◆ EXERCISE ◆
Look through the data below for the line with "Fillers Out | 86 |" and the line with "Cell | 4.53 |", then output those two and all lines in between, exactly as written.
━━━━━ INPUT DATA ━━━━━
File: src/rtl/tmr_irq_vector.sv
module tmr_irq_vector #(
  parameter int NCH = 4,
  parameter int VW  = 8
) (
  input  logic           clk,
  input  logic           rst_n,
  input  logic [NCH-1:0] chan_flag,
  input  logic [NCH-1:0] chan_en,
  input  logic           ovf_flag,
  input  logic           ovf_en,
  input  logic           rd_stb,
  output logic           irq,
  output logic [VW-1:0]  vec,
  output logic [NCH-1:0] chan_clr,
  output logic           ovf_clr
);

  localparam logic [VW-1:0] OVF_CODE = VW'(14);

  logic [NCH-1:0] chan_act;
  logic           ovf_act;
  logic [NCH-1:0] win_chan;
  logic           win_ovf;
  logic [VW-1:0]  win_code;

  assign chan_act = chan_flag & chan_en;
  assign ovf_act  = ovf_flag & ovf_en;
  assign irq      = (|chan_act) | ovf_act;

  always_comb begin
    win_chan = '0;
    win_ovf  = 1'b0;
    win_code = '0;
    for (int i = NCH - 1; i >= 0; i--) begin
      if (chan_act[i]) begin
        win_chan    = '0;
        win_chan[i] = 1'b1;
        win_code    = VW'(2 * (i + 1));
      end
    end
    if (chan_act == '0 && ovf_act) begin
      win_ovf  = 1'b1;
      win_code = OVF_CODE;
    end
  end

  always_ff @(posedge clk) begin
    if (!rst_n) begin
      vec      <= '0;
      chan_clr <= '0;
      ovf_clr  <= 1'b0;
    end else if (rd_stb) begin
      vec      <= win_code;
      chan_clr <= win_chan;
      ovf_clr  <= win_ovf;
    end else begin
      chan_clr <= '0;
      ovf_clr  <= 1'b0;
    end
  end

  // never more than one source retired
  assert_single_clear_R6: assert property (@(posedge clk) disable iff (!rst_n)
    $onehot0({ovf_clr, chan_clr}));

  // a clear only follows a sampled read
  assert_clear_after_read_R6: assert property (@(posedge clk) disable iff (!rst_n)
    (|{ovf_clr, chan_clr}) |-> $past(rd_stb));

  // vector changes only on a read
  assert_vec_hold_R5: assert property (@(posedge clk) disable iff (!rst_n)
    !rd_stb |=> $stable(vec));

  // empty code goes with no clear, and a nonzero code with one
  assert_zero_code_R4: assert property (@(posedge clk) disable iff (!rst_n)
    $past(rd_stb) |-> ((vec == '0) == ({ovf_clr, chan_clr} == '0)));

  // the overflow clear only hits an enabled, pending overflow
  assert_ovf_clear_enabled_R2: assert property (@(posedge clk) disable iff (!rst_n)
    ovf_clr |-> $past(ovf_flag && ovf_en));

  for (genvar g = 0; g < NCH; g++) begin : g_chk
    // a channel clear only hits an enabled, pending channel
    assert_chan_clear_enabled_R2: assert property (@(posedge clk) disable iff (!rst_n)
      chan_clr[g] |-> $past(chan_flag[g] && chan_en[g]));
  end

endmodule

File: config.mk
export PLATFORM = sky130hd
export DESIGN_NAME = tmr_irq_vector
export DESIGN_NICKNAME = d
export VERILOG_FILES = /design/src/rtl/tmr_irq_vector.sv
export SDC_FILE = /design/constraint.sdc
export NUM_CORES = 1
export LEC_CHECK = 0
export BUFFER_PORTS_ARGS = -buffer_cell sky130_fd_sc_hd__clkbuf_2
export CORE_AREA = 2 2 39 41
export DETAILED_ROUTE_END_ITERATION = 16
export DIE_AREA = 0 0 41 43
export PLACE_DENSITY = 0.62
export SLEW_MARGIN = 30
export SYNTH_ARGS = -nofsm -noshare
export SYNTH_HDL_FRONTEND = slang
export SYNTH_SLANG_ARGS = --single-unit
File: constraint.sdc
create_clock -name clk -period 0.8 [get_ports clk]
set_input_delay 0.04 -clock clk [delete_from_list [all_inputs] [get_ports clk]]
set_output_delay 0.04 -clock clk [all_outputs]
set_load 0.01 [all_outputs]
## After elaboration in Yosys (flattened, before gate mapping)

Index checks and enable logic that the tools add are counted.

- Output and inout port bits: 14
- Input bits: 13
- Bits in registers: 13

- Mux-type cells: 10
- Reduce and logical (&&, ||, !) cells: 7
- Bitwise operators: 5

Operator list:

| operator | number |
|---|---|
| 8-bit two-way mux | 4 |
| 4-bit two-way mux | 2 |
| 4-bit OR reduction | 2 |
| 5-bit OR reduction | 1 |
| 4-bit bitwise AND | 1 |
| 4-bit zero test | 1 |
| 3-bit two-way mux | 1 |
| 3-bit OR reduction | 1 |
| 1-bit two-way mux | 2 |
| 2-bit two-way mux | 1 |
| 1-bit inverter | 2 |
| 2-bit AND reduction | 1 |
| 1-bit bitwise AND | 1 |
| 1-bit logical AND | 1 |
| 1-bit OR | 1 |

## Longest topological paths before layout

- Depth in word-level cells: 6
- Depth in mapped cells: 3
- Mapped depth without buffers: 3

## Worst setup path after synthesis

OpenSTA, ideal clock, no wires.

- Kind: register to register
- Start: register vec[1] (netlist name)
- End: register vec[1]
- Path slack: -0.016 ns
- Arrival time: 0.742 ns
- Stages on the path, launching flop included: 4
- Buffers on the path: 0
- Period minus slack after synthesis: 0.816 ns
- Data required time: 0.726 ns
- Path through: dfxtp_1 -> o21ai_0 -> a31o_2 -> a31oi_1

RTL lines:

| element | RTL line | RTL |
|---|---|---|
| end signal, assigned | 53 | `vec <= win_code;` |
| end, declared | 13 | `output logic [VW-1:0] vec,` |

## Final worst setup path

- Start: input chan_flag[0]
- End: output irq

- Cells in the longest elaborated chain, start to end: 3

Ends and longest elaborated chain:

| element | RTL line | RTL |
|---|---|---|
| start, declared | 7 | `input logic [NCH-1:0] chan_flag,` |
| 4-bit bitwise AND | 26 | `assign chan_act = chan_flag & chan_en;` |
| 4-bit OR reduction | 28 | `assign irq = (\|chan_act) \| ovf_act;` |
| 1-bit OR | 28 |  |
| end, declared | 12 | `output logic irq,` |

Every way passes these cells.

==> summary.md <==
| Metric | Value |
|---|---|
| Global-route wire length before repair | 1410 um |
| Top cells by area, synth | dfxtp_1 (46%), buf_4 (11%), nand3_1 (7.2%), nand2_1 (6.5%), nor2_1 (4.3%) |
| DP Area | 489 um2 |
| Worst setup path endpoint | irq |
| WS Path Type | in2out |
| Cell Count, Final, Fillers Out | 86 |
| GRT Max-Usage Layer | met2 |
| Reg2reg setup slack | -0.01 ns |
| Dominant synthesized flop cell | dfxtp_1 |
| Largest net degree at the start of global routing | 7 |
| Largest family of logic cells by synthesized area | compound AO/OA/AOI/OAI gates |
| Antenna violations before repair | 0 |
| Antenna Cells | 0 |
| Synth top cells by count | dfxtp_1 (8), nand2_1 (6), buf_4 (5), nand3_1 (5), nor2_1 (4) |
| Total power after layout | 0.929 mW |
| DR WL/cell | 10.8 um |
| DIE HEIGHT | 43 um |
| Cell with the most instances after synthesis | dfxtp_1 |
| Synth Area in Compound Gates | 20.9% |
| Synth Area in Simple Gates | 20.1% |
| Ratio of cells with drive above 1 in the final layout | 48.6% |
| Post-route ant nets | 0 |
| Critical Path AT | 0.83 ns |
| Layout Skew | 0 ns |
| CP startpoint | chan_flag[0] |
| Met1 layer usage reported by global route | 12.3% |
| Reg2reg end | vec[1] |
| Vias in the first global route | 379 |
| Area grow syn2layout | 55.4% |
| Post-Route WL | 929 um |
| I/O Buffers | 21 |
| Max Root-Sink Buffers | 2 |
| Min cycle time layout | 0.873 ns |
| CTS Sinks | 8 |
| Mux contribution to synthesized area | 0% |
| GP Congestion | 0.694 |
| Hold_buf cts | 0 |
| Gate Count Post-Synth | 41 |
| FP Rows | 14 |
| Crit. End Element | output pin |
| Post-synthesis sequential area ratio | 46.0% |
| Critical path peak fanout | 3 |
| Failing checks | negative setup slack |
| Dpl cells | 82 |
| CP Launch Type | input pin |
| MaxCap Viol Count | 0 |
| Area occupied by multi-input gates | 170 um2 |
| All-Layer GR Usage | 12.3% |
| CTS buffer count | 3 |
| Status | finished, violations left |
| FF+latch area | 161 um2 |
| Seq cells post-synth | 8 |
| Post-Syn Area | 348 um2 |
| Post-Synth Adder-Cell Area | 0% |
| DP HPWL | 691 um |
| Clk_lat worst skew | 0.26 ns |
| Core ar. | 1380 um2 |
| Root buffer cell | clkbuf_4 |
| Period utilisation layout | 109% |
| RSZ-0062 raised after global routing | yes |
| Avg Vias per Cell | 4.53 |
| Initial Util | 25.1% |
| Count of cell types in the netlist | 16 |
| Ys Warns | 0 |
| Die ar. | 1760 um2 |
| Hold WS | 0.0480 ns |
| Final Cell Area | 541 um2 |
| Setup slack after layout | -0.0733 ns |
| Layout Nets | 85 |
| GR Util met3 | 4.71% |
| Xor/xnor share of the synthesized area | 0% |
| Synthesized area per cell | 8.48 um2 |
| I/O pin count | 27 |
| EDFF count, synth | 0 |
| Fmax | 1.15 GHz |
| Die width | 41 um |
| HP Class | in2reg |
| P per Cell Area | 1720 nW/um2 |
| TritonCTS clock tree | done |
| Final Slew Violations | 0 |
| Final core occ | 39.1% |
| Worst Path Required | 0.76 ns |
| Final hold viol count | 0 |
| DRT Pass-1 Iters | 6 |
| Pre-CTS setup slack | -0.101 ns |
| Worst-path clk slew | 0.06 ns |
| Fill count | 153 |
| Worst Reg-to-Reg Cells | 3 |
| DRT iter0 DRCs | 28 |
| DR DRC count | 0 |
| M2 GR Usage | 19.7% |
| VDD IR-drop max | 514 uV |
| Final setup fails | 2 |
| Leak Pwr | 0.274 nW |
| Post-synth top area share | 46.0% |
| Share of async-settable or async-resettable flops after synthesis | 0% |
| CTS HTree Levels | 1 |
| Via count | 390 |
| Area leader, netlist | dfxtp_1 |
| FF-to-FF Start | vec[1] |
| GRT overflow | 0 |
| Setup TNS | -0.0812 ns |
==> kinds of logic after synthesis <==
group	Yosys count
simple gates	16
compound gates	10
flops	8
buf+inv	6
other cells	1
==> state kept, by name (all words and copies together), names as in the netlist <==
name,count
chan_clr,4
ovf_clr,1
vec,3
==> where the power goes <==
| group | switching, mW | total, mW | internal, mW |
|---|---|---|---|
| clock network | 0.152 | 0.324 | 0.173 |
| registers | 0.00630 | 0.420 | 0.414 |
| logic | 0.0933 | 0.184 | 0.0908 |
| total | 0.251 | 0.929 | 0.677 |
==> cell type report <==
cell class / instances / area share, %
well taps: 16 / 3.70
clock buffers: 3 / 4.17
multi-input cells: 31 / 31.5
repair buffers: 27 / 30.1
inverters: 1 / 0.694
flip-flops and latches: 8 / 29.9
==> how the worst min path moves through the flow <==
stage                 startpoint           to  cells past startpoint
floorplan             chan_en[1]  chan_clr[1]                      2
global placement      chan_en[0]  chan_clr[0]                      3
detailed placement    chan_en[0]  chan_clr[0]                      3
CTS                   chan_en[0]  chan_clr[0]                      3
global route        chan_flag[0]  chan_clr[0]                      3
finish              chan_flag[0]  chan_clr[0]                      3
==> routing by layer <==
layer,share of wire (%),up-vias
met5,0,-
met4,1.8,0
met3,9.0,2
met2,54,20
met1,35,172
li1,-,196
==> critical path: stages <==
cell and delay (ns):
buf_6 0.09, a222oi_1 0.33, buf_4 0.18, nand3_2 0.07, buf_6 0.13
==> placed cells by master (no fill, tap or decap) <==
master,synthesis,layout
a22o_1,1,1
nand2_1,6,6
a222oi_1,1,1
o21ai_2,0,1
nor2_1,4,4
nor3b_1,1,1
clkbuf_4,0,3
nand3_1,5,4
a31o_2,1,1
dfxtp_2,0,1
inv_1,1,1
a21oi_1,1,1
conb_1,1,5
a32o_1,1,1
nand3_2,0,1
o21ai_0,2,1
a31oi_1,2,2
buf_6,0,2
clkbuf_2,0,19
buf_4,5,6
dfxtp_1,8,7
a21boi_0,1,1
==> what timing repair did <==
action                                  in CTS  in global routing
endpoints found under the setup margin       2                  3
setup buffers                                1                  0
pin swaps                                    1                  1
gates resized for setup                      2                  4
No activity file was read; power rests on OpenSTA's default activity.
━━━━━
◆ FINISHED EXERCISE ◆
| Cell Count, Final, Fillers Out | 86 |
| GRT Max-Usage Layer | met2 |
| Reg2reg setup slack | -0.01 ns |
| Dominant synthesized flop cell | dfxtp_1 |
| Largest net degree at the start of global routing | 7 |
| Largest family of logic cells by synthesized area | compound AO/OA/AOI/OAI gates |
| Antenna violations before repair | 0 |
| Antenna Cells | 0 |
| Synth top cells by count | dfxtp_1 (8), nand2_1 (6), buf_4 (5), nand3_1 (5), nor2_1 (4) |
| Total power after layout | 0.929 mW |
| DR WL/cell | 10.8 um |
| DIE HEIGHT | 43 um |
| Cell with the most instances after synthesis | dfxtp_1 |
| Synth Area in Compound Gates | 20.9% |
| Synth Area in Simple Gates | 20.1% |
| Ratio of cells with drive above 1 in the final layout | 48.6% |
| Post-route ant nets | 0 |
| Critical Path AT | 0.83 ns |
| Layout Skew | 0 ns |
| CP startpoint | chan_flag[0] |
| Met1 layer usage reported by global route | 12.3% |
| Reg2reg end | vec[1] |
| Vias in the first global route | 379 |
| Area grow syn2layout | 55.4% |
| Post-Route WL | 929 um |
| I/O Buffers | 21 |
| Max Root-Sink Buffers | 2 |
| Min cycle time layout | 0.873 ns |
| CTS Sinks | 8 |
| Mux contribution to synthesized area | 0% |
| GP Congestion | 0.694 |
| Hold_buf cts | 0 |
| Gate Count Post-Synth | 41 |
| FP Rows | 14 |
| Crit. End Element | output pin |
| Post-synthesis sequential area ratio | 46.0% |
| Critical path peak fanout | 3 |
| Failing checks | negative setup slack |
| Dpl cells | 82 |
| CP Launch Type | input pin |
| MaxCap Viol Count | 0 |
| Area occupied by multi-input gates | 170 um2 |
| All-Layer GR Usage | 12.3% |
| CTS buffer count | 3 |
| Status | finished, violations left |
| FF+latch area | 161 um2 |
| Seq cells post-synth | 8 |
| Post-Syn Area | 348 um2 |
| Post-Synth Adder-Cell Area | 0% |
| DP HPWL | 691 um |
| Clk_lat worst skew | 0.26 ns |
| Core ar. | 1380 um2 |
| Root buffer cell | clkbuf_4 |
| Period utilisation layout | 109% |
| RSZ-0062 raised after global routing | yes |
| Avg Vias per Cell | 4.53 |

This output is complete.